机构地区:[1]南京信息工程大学电子与信息工程学院,江苏南京210044 [2]无锡学院电子信息工程学院,江苏无锡214105

出  处:《应用激光》2024年第11期141-148,共8页Applied Laser

基  金:南京信息工程大学滨江学院车路协同雷达关键技术研究创新项目(2022r031)。

摘  要:由于览沃系列激光雷达的非重复扫描特性,其即时扫描采样的运动目标会产生拖影形变、点云稀疏等问题。故提出了一种改善运动失真和点云密度的目标检测分类算法,该算法首先采用背景差分算法滤除背景点云,随后通过先验旋转平移矩阵融合5帧点云数据,同时采用可变阈值的快速欧几里得聚类算法对点云进行聚类;其次提取目标点云的几何信息、反射强度、方向梯度直方图等特征训练支持向量机分类器,实现对目标点云的分类;最后通过精确率和召回率等评价指标分析算法的分类性能。试验结果表明,该算法在三维激光雷达部署于城市交叉路口环境下对不同目标具有良好的分类和实时性能。
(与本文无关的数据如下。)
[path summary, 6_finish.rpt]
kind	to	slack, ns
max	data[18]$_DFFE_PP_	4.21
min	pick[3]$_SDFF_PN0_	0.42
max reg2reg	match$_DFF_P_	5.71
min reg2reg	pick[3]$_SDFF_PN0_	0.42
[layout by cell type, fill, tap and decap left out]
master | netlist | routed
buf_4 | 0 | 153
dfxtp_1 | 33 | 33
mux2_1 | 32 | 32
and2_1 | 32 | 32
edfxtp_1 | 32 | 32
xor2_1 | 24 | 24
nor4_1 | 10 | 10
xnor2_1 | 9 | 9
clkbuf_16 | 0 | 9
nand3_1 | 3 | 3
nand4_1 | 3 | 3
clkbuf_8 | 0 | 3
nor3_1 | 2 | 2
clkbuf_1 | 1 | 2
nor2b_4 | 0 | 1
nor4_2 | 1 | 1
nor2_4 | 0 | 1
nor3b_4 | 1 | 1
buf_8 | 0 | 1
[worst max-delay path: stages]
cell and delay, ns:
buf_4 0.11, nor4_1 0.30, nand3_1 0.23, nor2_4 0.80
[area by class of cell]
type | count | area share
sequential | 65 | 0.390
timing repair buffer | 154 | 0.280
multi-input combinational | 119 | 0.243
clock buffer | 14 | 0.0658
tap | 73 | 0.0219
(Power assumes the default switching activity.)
===== src/sv/olids_locate.sv =====
// Two-stage registered priority encoder that finds the first matching cell.
`timescale 1ns / 1ps
module olids_locate import olids_pkg::*; #(
  parameter int CAPACITY = CAPACITY_DEF
) (
  input  logic                clk,
  input  logic [CAPACITY-1:0] match_vec,
  output logic                found,
  output logic [POS_W-1:0]    found_pos
);

  localparam int NumGrp = (CAPACITY + LOC_GROUP - 1) / LOC_GROUP;
  localparam int GrpW   = $clog2(LOC_GROUP);
  localparam int PadW   = NumGrp * LOC_GROUP;
  localparam int SumW   = LEN_W + 1;

  logic [PadW-1:0]   padded;
  logic [NumGrp-1:0] grp_any_r;
  logic [GrpW-1:0]   grp_idx_r [NumGrp];
  logic [NumGrp-1:0] grp_any_nxt;
  logic [GrpW-1:0]   grp_idx_nxt [NumGrp];
  logic              found_r, found_nxt;
  logic [POS_W-1:0]  pos_r, pos_nxt;
  logic [SumW-1:0]   pos_full;

  assign padded = PadW'(match_vec);

  always_comb begin
    for (int g = 0; g < NumGrp; g++) begin
      grp_any_nxt[g] = 1'b0;
      grp_idx_nxt[g] = '0;
      for (int k = LOC_GROUP - 1; k >= 0; k--) begin
        if (padded[g*LOC_GROUP + k]) begin
          grp_any_nxt[g] = 1'b1;
          grp_idx_nxt[g] = GrpW'(k);
        end
      end
    end
  end

  always_comb begin
    found_nxt = 1'b0;
    pos_full  = '0;
    for (int g = NumGrp - 1; g >= 0; g--) begin
      if (grp_any_r[g]) begin
        found_nxt = 1'b1;
        pos_full  = SumW'(g * LOC_GROUP) + SumW'(grp_idx_r[g]) + SumW'(1);
      end
    end
    pos_nxt = found_nxt ? pos_full[POS_W-1:0] : '0;
  end

  always_ff @(posedge clk) begin
    grp_any_r <= grp_any_nxt;
    for (int g = 0; g < NumGrp; g++) begin
      grp_idx_r[g] <= grp_idx_nxt[g];
    end
    found_r <= found_nxt;
    pos_r   <= pos_nxt;
  end

  assign found     = found_r;
  assign found_pos = pos_r;

endmodule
The oscillating scanning pattern of Livox lidar leads to challenges such as drag deformation and sparse point clouds when scanning and sampling moving objects in real-time.This paper introduces an object detection and classification algorithm designed to mitigate motion distortion and enhance point cloud density.Firstly,the algorithm uses background extraction to separate the background points cloud,and then uses the priori rotation translation matrix to fuse the 5 frames point cloud data.At the same time,it uses the Fast Euclidean Clustering algorithm with dynamic threshold to cluster point clouds.Then the geometry information,intensity,histogram of oriented gradient and other features of the object point clouds are extracted to train the Support Vector Machine classifier to achieve the object classification.Finally,the classification performance of the algorithm is analyzed through evaluation indicators such as the precision and recall.The experimental results show that the algorithm has excellent classification and real-time performance for different objects under the condition that the lidar is deployed in the urban intersection environment.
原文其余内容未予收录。